我正在尝试检查数据库中是否存在用户名或电子邮件,并将数据返回给用户,说明电子邮件或用户名或两者是否已在使用中,有什么方法可以在不对数据库进行两次咨询的情况下做到这一点?现在我有这个↓,但我不确定它是否正确。
<?php
if (isset($_POST['sub'])){
require_once 'conexio.php';
$pdo = new Conexio();
$pdo->exec("set names utf8");
$dbTabla="usuaris";
$contra = $_POST["contra"];
$consulta=$pdo->prepare("SELECT username,email FROM $dbTabla WHERE username=? OR email=?");
$consulta->execute(array($_POST['username'],$_POST['email']));
$result = $consulta->fetchObject();
if($consulta->rowCount()>0){
if("what to put in here?"){
echo "That username it's already in use";
}
if("what to put in here?"){
echo "That e-mail it's already in use";
}
}
}
?>
谢谢
您当前查询(以及 Chinnu 建议的解决方案)的"问题"是它可能返回最多两行(一行与用户名匹配,另一行与电子邮件匹配),您可能需要迭代,这可能有点烦人。
您可以使用 BIT_OR 聚合函数获得单行结果:
$consulta=$pdo->prepare("SELECT BIT_OR(username = ?) AS username_exists, " .

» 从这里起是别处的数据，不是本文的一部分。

**config.mk**
```make
export PLATFORM = sky130hd
export DESIGN_NAME = seq_side_effects
export DESIGN_NICKNAME = d
export VERILOG_FILES = /design/src/common/seq_side_pkg.sv /design/src/seq_side_effects.sv
export VERILOG_INCLUDE_DIRS = /design/src /design/src/common
export SDC_FILE = /design/constraint.sdc
export NUM_CORES = 1
export LEC_CHECK = 0
export BUFFER_PORTS_ARGS = -buffer_cell sky130_fd_sc_hd__buf_2
export CAP_MARGIN = 5
export CORE_AREA = 3 3 162 164
export CTS_BUF_LIST = sky130_fd_sc_hd__clkbuf_2
export DETAILED_ROUTE_END_ITERATION = 6
export DIE_AREA = 0 0 165 167
export PLACE_DENSITY = 0.82
export SYNTH_ARGS = -nofsm -noshare
export SYNTH_HDL_FRONTEND = slang
export SYNTH_SLANG_ARGS = --single-unit
```
**constraint.sdc**
```tcl
create_clock -name clk -period 16.8 [get_ports clk]
set_input_delay 5.04 -clock clk [delete_from_list [all_inputs] [get_ports clk]]
set_output_delay 5.04 -clock clk [all_outputs]
set_load 0.03 [all_outputs]
```
**src/common/seq_side_regs.svh**
```systemverilog
// What this block does
// A raise-flag vector sets every handshake flag in its list and no other.
// A lower-flag vector clears every handshake flag in its list that the same vector does not raise.
// The pattern names each handshake flag 0 to 3 at most once per list.
// The run-time program sees the handshake flags while the sequencer runs.
// A store-value vector writes a 16-bit immediate into one of 16 registers.
// The run-time program can read all sixteen value registers.
// An assert-event vector drives listed events high until a later deassert.
// A deassert-event vector drives listed events low, a cycle late if it strobes them and not if it asserts them; others untouched.
// A strobe-event vector pulses each listed event high then low by itself, unless an assert holds that event high.
// The pattern names each event output 0 to 3 at most once per list.
// Software routes each event output onto backplane trigger lines.
// A rearm vector clears each listed trigger latch and re-enables capture.
// The pattern should rearm trigger latches before branching on them.
// The pattern names each trigger latch 0 to 3 at most once per list.
// Every action of a vector takes effect in the cycle that executes it; a deassert of an event that the same vector strobes drops it a cycle later.
// Reset clears flags, events, trigger latches and value registers.
`ifndef SEQ_SIDE_REGS_SVH
`define SEQ_SIDE_REGS_SVH

// ===========================================
// Register byte offsets
`define OFS_FLAGS      8'h00
`define OFS_EVENTS     8'h04
`define OFS_TRIGGERS   8'h08
`define OFS_ROUTE      8'h0C
`define OFS_STATUS     8'h10
`define OFS_MASK       8'h14
`define OFS_VALUE_BASE 8'h40

// ===========================================
// Field positions
`define TRIG_ARMED_LSB 4
`define ROUTE_FIELD_W  3
`define ROUTE_EN_BIT   2
`define STAT_STORE_BIT 4
`define STAT_FLAG_BIT  5
`define STAT_W         6

// ===========================================
// Reset values
`define FLAGS_RST  4'h0
`define EVENTS_RST 4'h0
`define LATCH_RST  4'h0
`define ARMED_RST  4'hF
`define ROUTE_RST  12'h000
`define STATUS_RST 6'h00
`define MASK_RST   6'h00
`define VALUE_RST  16'h0000

// ===========================================
// Bus answer timing
`define BUS_WAIT_CYCLES 1

`endif

```
**src/common/seq_side_pkg.sv**
```systemverilog
package seq_side_pkg;

	// ===========================================
	// Actions carried by one executing vector
	typedef struct packed {
		logic [3:0]  raise_flags;
		logic [3:0]  lower_flags;
		logic        store_en;
		logic [3:0]  store_sel;
		logic [15:0] store_value;
		logic [3:0]  ev_assert;
		logic [3:0]  ev_deassert;
		logic [3:0]  ev_strobe;
		logic [3:0]  rearm;
	} vector_ops_t;

	// ===========================================
	// Bus slave phase
	typedef enum logic {
		BUS_IDLE,
		BUS_ANSWER
	} bus_phase_t;

endpackage

```
**src/seq_side_effects.sv**
```systemverilog
// Added by the designer: the Avalon-MM slave port and the placing of the registers.
`timescale 1ns/1ps
`include "seq_side_regs.svh"

module seq_side_effects #(
	parameter int NUM_LINES = 4
) (
	input  wire logic                      clk,
	input  wire logic                      reset,
	input  wire logic                      vec_valid,
	input  wire seq_side_pkg::vector_ops_t vec_ops,
	input  wire logic [3:0]                trig_in,
	input  wire logic [7:0]                address,
	input  wire logic                      read,
	input  wire logic                      write,
	input  wire logic [31:0]               writedata,
	output logic [31:0]                    readdata,
	output logic                           waitrequest,
	output logic [3:0]                     handshake_flag,
	output logic [3:0]                     event_output,
	output logic [3:0]                     trigger_latch,
	output logic [NUM_LINES-1:0]           backplane_line,
	output logic                           irq
);

	// ===========================================
	// Elaboration check
	if (NUM_LINES < 1 || NUM_LINES > 4) begin : g_bad_lines
		$error("NUM_LINES must lie between 1 and 4");
	end

	// ===========================================
	// Declarations
	seq_side_pkg::bus_phase_t phase_ff;
	seq_side_pkg::bus_phase_t nxt_phase;
	logic [31:0] readdata_ff;
	logic [31:0] nxt_readdata;
	logic        wait_ff;
	logic        nxt_wait;
	logic        wr_take;
	logic [3:0]  flags_ff;
	logic [3:0]  nxt_flags;
	logic [3:0]  hold_ff;
	logic [3:0]  nxt_hold;
	logic [3:0]  event_ff;
	logic [3:0]  nxt_event;
	logic [15:0] value_ff [16];
	logic [15:0] nxt_value [16];
	logic [3:0]  sync1_ff;
	logic [3:0]  sync2_ff;
	logic [3:0]  sync3_ff;
	logic [3:0]  level_ff;
	logic [3:0]  nxt_level;
	logic [3:0]  rise;
	logic [3:0]  latch_ff;
	logic [3:0]  nxt_latch;
	logic [3:0]  armed_ff;
	logic [3:0]  nxt_armed;
	logic [11:0] route_ff;
	logic [11:0] nxt_route;
	logic [NUM_LINES-1:0] line_ff;
	logic [NUM_LINES-1:0] nxt_line;
	logic [`STAT_W-1:0] status_ff;
	logic [`STAT_W-1:0] nxt_status;
	logic [`STAT_W-1:0] mask_ff;
	logic [`STAT_W-1:0] nxt_mask;
	logic [`STAT_W-1:0] stat_set;
	logic        irq_ff;
	logic        nxt_irq;

	assign readdata       = readdata_ff;
	assign waitrequest    = wait_ff;
	assign handshake_flag = flags_ff;
	assign event_output   = event_ff;
	assign trigger_latch  = latch_ff;
	assign backplane_line = line_ff;
	assign irq            = irq_ff;

	// ===========================================
	// Avalon slave: one wait cycle, then answer
	assign wr_take = write && !wait_ff;

	always_comb begin
		nxt_phase    = phase_ff;
		nxt_wait     = 1'b1;
		nxt_readdata = readdata_ff;
		unique case (phase_ff)
			seq_side_pkg::BUS_IDLE: begin
				if (read || write) begin
					nxt_phase = seq_side_pkg::BUS_ANSWER;
					nxt_wait  = 1'b0;
					nxt_readdata = 32'h0000_0000;
					// flags visible
					if (address == `OFS_FLAGS)
						nxt_readdata[3:0] = flags_ff;
					if (address == `OFS_EVENTS)
						nxt_readdata[3:0] = event_ff;
					if (address == `OFS_TRIGGERS)
						nxt_readdata[7:0] = {armed_ff, latch_ff};
					if (address == `OFS_ROUTE)
						nxt_readdata[11:0] = route_ff;
					if (address == `OFS_STATUS)
						nxt_readdata[`STAT_W-1:0] = status_ff;
					if (address == `OFS_MASK)
						nxt_readdata[`STAT_W-1:0] = mask_ff;
					// value readback
					if ((address & 8'hC3) == `OFS_VALUE_BASE)
						nxt_readdata[15:0] = value_ff[address[5:2]];
				end
			end
			seq_side_pkg::BUS_ANSWER: begin
				nxt_phase = seq_side_pkg::BUS_IDLE;
			end
		endcase
	end

	always_ff @(posedge clk or posedge reset) begin
		if (reset) begin
			phase_ff    <= seq_side_pkg::BUS_IDLE;
			wait_ff     <= 1'b1;
			readdata_ff <= 32'h0000_0000;
		end else begin
			phase_ff    <= nxt_phase;
			wait_ff     <= nxt_wait;
			readdata_ff <= nxt_readdata;
		end
	end

	// ===========================================
	// Handshake flags and value registers
	always_comb begin
		nxt_flags = flags_ff;
		if (wr_take && address == `OFS_FLAGS)
			nxt_flags = writedata[3:0];
		if (vec_valid) begin
			// lower listed flags
			nxt_flags = nxt_flags & ~vec_ops.lower_flags;
			// raise listed flags
			nxt_flags = nxt_flags | vec_ops.raise_flags;
		end
		for (int i = 0; i < 16; i++) begin
			nxt_value[i] = value_ff[i];
		end
		// store immediate
		if (vec_valid && vec_ops.store_en)
			nxt_value[vec_ops.store_sel] = vec_ops.store_value;
	end

	// same-cycle effect
	always_ff @(posedge clk or posedge reset) begin
		if (reset) begin
			// cleared state
			flags_ff <= `FLAGS_RST;
			for (int i = 0; i < 16; i++) begin
				value_ff[i] <= `VALUE_RST;
			end
		end else begin
			flags_ff <= nxt_flags;
			for (int i = 0; i < 16; i++) begin
				value_ff[i] <= nxt_value[i];
			end
		end
	end

	// ===========================================
	// Event outputs and backplane routing
	always_comb begin
		nxt_hold = hold_ff;
		if (vec_valid) begin
			// deassert listed
			nxt_hold = nxt_hold & ~vec_ops.ev_deassert;
			// assert and hold
			nxt_hold = nxt_hold | vec_ops.ev_assert;
		end
		// one-cycle strobe
		nxt_event = nxt_hold;
		if (vec_valid)
			nxt_event = nxt_hold | vec_ops.ev_strobe;
		nxt_route = route_ff;
		if (wr_take && address == `OFS_ROUTE)
			nxt_route = writedata[11:0];
	end

	// Lines follow next event so they stay aligned with event_output
	for (genvar l = 0; l < NUM_LINES; l++) begin : g_line
		localparam int B = l * `ROUTE_FIELD_W;
		// software routing
		assign nxt_line[l] = route_ff[B + `ROUTE_EN_BIT] &&
			nxt_event[route_ff[B +: 2]];
	end

	always_ff @(posedge clk or posedge reset) begin
		if (reset) begin
			hold_ff  <= `EVENTS_RST;
			event_ff <= `EVENTS_RST;
			route_ff <= `ROUTE_RST;
			line_ff  <= '0;
		end else begin
			hold_ff  <= nxt_hold;
			event_ff <= nxt_event;
			route_ff <= nxt_route;
			line_ff  <= nxt_line;
		end
	end

	// ===========================================
	// Trigger inputs: three-stage sync, latch
	// Level accepted only when stages two and three agree
	always_comb begin
		nxt_level = level_ff;
		for (int i = 0; i < 4; i++) begin
			if (sync2_ff[i] == sync3_ff[i])
				nxt_level[i] = sync3_ff[i];
		end
		rise      = nxt_level & ~level_ff;
		nxt_latch = latch_ff | (armed_ff & rise);
		nxt_armed = armed_ff & ~rise;
		if (vec_valid) begin
			// rearm listed
			nxt_latch = nxt_latch & ~vec_ops.rearm;
			nxt_armed = nxt_armed | vec_ops.rearm;
		end
	end

	always_ff @(posedge clk or posedge reset) begin
		if (reset) begin
			sync1_ff <= 4'h0;
			sync2_ff <= 4'h0;
			sync3_ff <= 4'h0;
			level_ff <= 4'h0;
			latch_ff <= `LATCH_RST;
			armed_ff <= `ARMED_RST;
		end else begin
			sync1_ff <= trig_in;
			sync2_ff <= sync1_ff;
			sync3_ff <= sync2_ff;
			level_ff <= nxt_level;
			latch_ff <= nxt_latch;
			armed_ff <= nxt_armed;
		end
	end

	// ===========================================
	// Interrupt status, write one to clear
	always_comb begin
		stat_set = '0;
		stat_set[3:0] = nxt_latch & ~latch_ff;
		stat_set[`STAT_STORE_BIT] = vec_valid && vec_ops.store_en;
		stat_set[`STAT_FLAG_BIT]  = nxt_flags != flags_ff;
		nxt_status = status_ff;
		if (wr_take && address == `OFS_STATUS)
			nxt_status = status_ff & ~writedata[`STAT_W-1:0];
		// Set beats a clear in the same cycle
		nxt_status = nxt_status | stat_set;
		nxt_mask = mask_ff;
		if (wr_take && address == `OFS_MASK)
			nxt_mask = writedata[`STAT_W-1:0];
		nxt_irq = |(nxt_status & nxt_mask);
	end

	always_ff @(posedge clk or posedge reset) begin
		if (reset) begin
			status_ff <= `STATUS_RST;
			mask_ff   <= `MASK_RST;
			irq_ff    <= 1'b0;
		end else begin
			status_ff <= nxt_status;
			mask_ff   <= nxt_mask;
			irq_ff    <= nxt_irq;
		end
	end
endmodule // seq_side_effects

```
## Yosys cells after proc, flatten, opt, wreduce, memory -nomap -nowiden

Index checks and enable logic that the tools add are counted.
W data, S select, Z words.

| storage, ports and cells | value |
|---|---|
| register bits | 339 |
| input port bits | 94 |
| output and inout port bits | 50 |
| word-level logic and storage cells | 129 |

| operators by class | value |
|---|---|
| magnitude comparators | 7 |
| equal/unequal tests | 11 |
| multiplexer cells | 37 |
| bitwise operators | 25 |
| reduce and logical (&&, ||, !) cells | 16 |

Operators by type and width:

| cell | count |
|---|---|
| $bwmux W256 | 1 |
| $bmux W16 S4 | 1 |
| $demux W16 S4 | 1 |
| $mux W16 | 4 |
| $mux W4 | 8 |
| $and A4 B4 Y4 | 7 |
| $mux W6 | 4 |
| $not A4 Y4 | 6 |
| $or A4 B4 Y4 | 5 |
| $eq A8 B4 Y1 const B | 2 |
| $eq A8 B5 Y1 const B | 2 |
| $and A6 B6 Y6 | 2 |
| $lt A2 B3 Y1 const B | 4 |
| $mux W12 | 1 |
| $logic_and A1 B1 Y1 | 11 |
| $mux W1 | 11 |
| $ge A5 B5 Y1 const B | 2 |
| $not A4 Y5 | 2 |
| $bmux W1 S2 | 4 |
| $eq A8 B3 Y1 const B | 1 |
| $logic_not A8 Y1 | 1 |
| $mux W8 | 1 |
| $not A6 Y6 | 1 |
| $or A6 B6 Y6 | 1 |
| 10 further kinds | 13 |

## Longest topological paths before layout

Gate-level depths: netlist of run 1.

| depth | value |
|---|---|
| depth after elaboration | 11 |
| depth in mapped cells | 9 |
| depth with buffers taken out | 7 |

## Worst setup path after synthesis of run 1

No wires, ideal clock.

| timing path | value |
|---|---|
| path kind | input-to-reg |
| start point | input port address[3] |
| end point | register readdata_ff[6] (netlist: readdata[6]) |
| library setup time | 0.137 ns |
| arrival | 6.613 ns |
| data required time | 16.663 ns |
| path slack | 10.051 ns |
| stages | 6 |
| path buffers | 2 |
| cell sequence | buf_2 -> clkbuf_1 -> mux4_2 -> mux4_2 -> a22oi_1 -> a21oi_1 |

| between the ends | value |
|---|---|
| cells in the longest elaborated chain, start to end | 5 |
| elaborated cells on any way between the ends | 9 |
| those cells by class | eq/ne: 2; mux: 6; bitwise: 1 |

Ends and longest elaborated chain:

| what | line | text |
|---|---|---|
| start: declaration | seq_side_effects.sv:13 | `input wire logic [7:0] address,` |
| $not A4 Y5 (not written as such) | seq_side_effects.sv:108 | `nxt_readdata[15:0] = value_ff[address[5:2]];` |
| $bmux W16 S4 | seq_side_effects.sv:108 |  |
| $mux W16 (not written as such) (2 in a row) | seq_side_effects.sv:108 |  |
| $mux W16 * | seq_side_effects.sv:107 | `` if ((address & 8'hC3) == `OFS_VALUE_BASE) `` |
| end signal: assignment | seq_side_effects.sv:125 | `readdata_ff <= nxt_readdata;` |
| end: declaration | seq_side_effects.sv:36 | `logic [31:0] readdata_ff;` |

Mark *: on every way between the ends. The rest lies on a longest branch, timed or not. The select of a mux whose other input is x is not followed.
A chain may end at the register's enable or synchronous reset.

## Final worst setup path of run 1

| timing path | value |
|---|---|
| start point | input port address[2] |
| end point | register readdata_ff[10] (netlist: readdata[10]) |

Same word-level chain as after synthesis.

==> flow_summary.toml, run 1 <==
[setup_path]
r2r_end = "readdata[3]"
reg2reg_depth = 6
r2r_slack_ns = 14.75
critPathKind = "primary input to flip-flop"
cpPeakStageDelay_ns = 0.77
start_kind = "primary input"
worstPathRequired_ns = 17.48
cp_max_fo = 44
cp-end-kind = "flip-flop"
cp.arrival_ns = 7.85
crit_chain = "buf_4 > buf_4 > mux4_2 > mux4_2 > a32oi_1 > a21oi_1"
cpMaxStageDelayCell = "buf_4"
critPathTopFamily = "buffers and inverters"
rr_startpoint = "phase_ff"
path_buf_inv = 2

[timing]
fin_crit_sh_pct = 42.64
skew_ns = 0.07829
hold_ws_ns = 0.3405
hold_viol = 0
fmax_mhz = 139.6
fin_crit_ns = 7.163
tightestPinTransition_ns = 1.162
slew_headroom_pct = 22.51
drv_slew = 0
fin_setup_tns_ns = 0
rsz0062_at_grt = "false"
final-setup-viol-count = 0

[status]
outcome = "complete, no violations"

[detailed_routing]
drc = 0
dr.pass1.iters = 5
ant_nets = 0
drtIter0Drc = 772
via_per_inst = 6.115
routed_wl_um = 34630
post_drt_wl_per_cell_um = 22.46
dr_total_vias = 9430

[cts]
clk_latency_ns = 0.86
cts_tree = "yes"
clk_path_buf_depth = 3
cts_htree_levels = 3
post_cts_resized = 0
clk_pin_slew_worst_paths_ns = 0.10
postCtsSetupBuffers = 0
cts_num_sinks = 339
holdBufCountCts = 0
root_buffer = "clkbuf_2"
cts_buffers = 83

[grt]
grt_pass1_vias = 9998
track_usage_pct = 25.90
grt_pass1_wl_um = 54790
grt_max_degree = 138
overflow = 0
antenna_found_initial = 1

[floorplanning]
die_h_um = 167
coreArea_um2 = 25040
die_w_um = 165
num_io_pins = 144
rows = 58
die_area_um2 = 27560
start_util_pct = 61.47

[power_and_ir_drop]
power_mw = 1.904
power_density_nw_per_um2 = 112.7
power.leakage_nw = 7.893
ir_worst_vdd_mv = 0.05367

[yosys]
yosysWarnings = 0
synth_cell_types = 53
synth-edff-count = 0
synth-xor-area-share_pct = 0.1138
yosys.area_share.simple_pct = 4.203
synth_top_family_by_area = "multiplexers"
synth_mux_area_share_pct = 33.95
netlist_area_um2 = 15390
synth-compound-area-share_pct = 3.463
avgSynthCellArea_um2 = 15.24
syn_inst = 1010
synth-seq-area-share_pct = 55.16
synthAdderAreaFrac_pct = 0.1301
synthFlopType = "dfrtp_1"
synth_seq_cells = 339
synthArstFlopShare_pct = 100.0

[hold_path]
whs_path_depth = 0
hp-start = "sync1_ff[0]"
holdPathEnd = "sync2_ff[0]"
hold_path_class = "flip-flop to flip-flop"

[placed_design]
placed_area_um2 = 16150
io_buffers = 107
dp_hpwl_um = 21860
gp_congestion = 0.8610
dp_cells = 1397

[layout]
area_growth_pct = 9.797
finalInstanceArea_um2 = 16900
final_nets = 1246
final_common_cell = "dfrtp_1"
fillers = 1728
drive_gt1_share_pct = 53.59
most-common-layout-cells = "dfrtp_1, mux2_2, clkbuf_2"
fin_cells = 1542

[job]
cap_viol_max_count = 0
## worst register-to-register path, cell delays in order (launching register included)
cell and delay [ns]:
dfrtp_1 0.37, or2_2 0.46, inv_1 0.66, nand3_1 0.20, nor2_1 0.17, a21oi_1 0.06, nand2_1 0.07
## metrics by stage
| step | util [%] | setup WS, ns |
|---|---|---|
| 6_report | 67.49 | 9.637 |
| 5_1_grt | 67.49 | 9.432 |
| 4_1_cts | 67.48 | 9.606 |
| 3_5_place_dp | 64.50 | 8.699 |
| 3_3_place_gp | 64.50 | 8.705 |
| 2_1_floorplan | - | 2.373 |
## registers in the layout, summed over array words and instances (netlist names)
signal / flops
hold_ff: 4
waitrequest: 1
backplane_line: 4
phase_ff: 1
sync3_ff: 4
irq: 1
sync1_ff: 4
armed_ff: 4
mask_ff: 6
status_ff: 6
trigger_latch: 4
sync2_ff: 4
handshake_flag: 4
value_ff: 256
level_ff: 4
readdata: 16
route_ff: 12
event_output: 4
## layout make-up
type	instances	area (um2)	area share [%]
antenna	1	2.502	0.01481
clock buffer	123	615.6	3.643
clock inverter	21	131.4	0.7775
inverter	4	22.52	0.1333
multi-input combinational	598	6540	38.70
sequential	339	8489	50.24
tap	330	412.9	2.444
timing repair buffer	126	683.2	4.043
## synth_stat cells, drive strengths merged, types with 3 or more instances
| library cell | count | area (um2) |
|---|---|---|
| dfrtp | 334 | 8358 |
| mux2 | 282 | 3183 |
| mux4 | 88 | 1982 |
| nand2 | 52 | 202.7 |
| buf | 49 | 307.8 |
| clkbuf | 35 | 131.4 |
| a21oi | 25 | 125.1 |
| nor2 | 21 | 78.83 |
| nand3 | 10 | 50.05 |
| a22o | 9 | 78.83 |
| and2 | 9 | 56.30 |
| nand2b | 8 | 50.05 |
| o21ai | 8 | 40.04 |
| a22oi | 7 | 52.55 |
| a21o | 6 | 45.04 |
| mux2i | 6 | 60.06 |
| dfstp | 5 | 131.4 |
| a32oi | 4 | 35.03 |
| and3 | 4 | 25.02 |
| inv | 4 | 15.01 |
| o22ai | 4 | 25.02 |
| nor3 | 3 | 25.02 |
| nor3b | 3 | 22.52 |
| nor4 | 3 | 40.04 |
| o21a | 3 | 22.52 |
## per-layer routing
layer / routed length (um) / vias to the layer above / global-route usage (%)
met5: 0 / - / 0
met4: 1116 / 0 / 10.39
met1: 14000 / 4890 / 34.52
met3: 2500 / 84 / 5.473
li1: - / 4073 / -
met2: 17020 / 383 / 41.88
## kinds of logic after synthesis
logic type | Yosys count
AOI/OAI and AO/OA | 79
other | 1
and+or+nand+nor | 123
DFF | 339
buffers and inverters | 88
adders and majority gates | 2
xor gates and xnor gates | 2
muxes | 376
## power by group
group | internal (mW) | switching, mW
Combinational | 0.192 | 0.145
Clock | 0.224 | 0.319
Sequential | 0.952 | 0.0727
Total | 1.37 | 0.537
## worst max path at each step
stage                     slack [ns]                 to       start  depth (start not counted)
after floorplan                 2.37  backplane_line[0]       reset                          1
final                           9.64       readdata[10]  address[2]                          6
after CTS                       9.61       readdata[10]  address[2]                          6
after detailed placement        8.70        readdata[6]  address[2]                          6
after global placement          8.71        readdata[6]  address[2]                          6
after global routing            9.43       readdata[10]  address[2]                          6
Note: power is estimated with default switching activity, not from simulation.
==> run 2, diff against run 1 <==
- ABC_AREA: not set -> 1
- CORE_AREA: 3 3 162 164 -> 3 3 168 170
- DIE_AREA: 0 0 165 167 -> 0 0 171 173
- PLACE_DENSITY: 0.82 -> 0.77
- clock period: 16.8 -> 5.86 ns (I/O delays scaled with it)
==> run 2 against run 1 <==
  * Final area shrank 4.2%
  * Power increased to 2.8 times the previous value
  * Combinational power is 120% higher
  * Cell count rose by 42%
  * Sequential power grew to 2.9 times the previous value
  * Critical path depth is 5 lower
  * Count of clock-buffer cells in the layout increased by 14
  * Clock power grew to 3.0 times the previous value
  * Register-to-register slack worse by 11 ns
  * Synthesized cell count up 66%
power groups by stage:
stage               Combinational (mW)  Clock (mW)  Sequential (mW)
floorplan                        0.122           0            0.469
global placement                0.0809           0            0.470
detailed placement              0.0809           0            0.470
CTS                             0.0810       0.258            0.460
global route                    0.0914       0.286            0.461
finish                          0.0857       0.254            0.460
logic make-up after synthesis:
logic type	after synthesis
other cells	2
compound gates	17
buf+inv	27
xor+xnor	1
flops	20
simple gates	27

"BIT_OR(email = ?) AS email_exists " .
"FROM $dbTabla " .
"WHERE username=? OR email=?");
$consulta->execute(array($_POST['username'], $_POST['email'],$_POST['username'], $_POST['email']));
现在,您有一行包含可以轻松计算的真/假表达式:
if($result->username_exists) {
echo "That username is already in use";
}
if($result->email_exists) {
echo "That e-mail is already in use";
}
你能试试这个吗,
$result = $consulta->fetchObject();
if($result->username==$_POST['username']){
echo "That username it's already in use";
}
if($result->email==$_POST['email']){
echo "That e-mail it's already in use";
}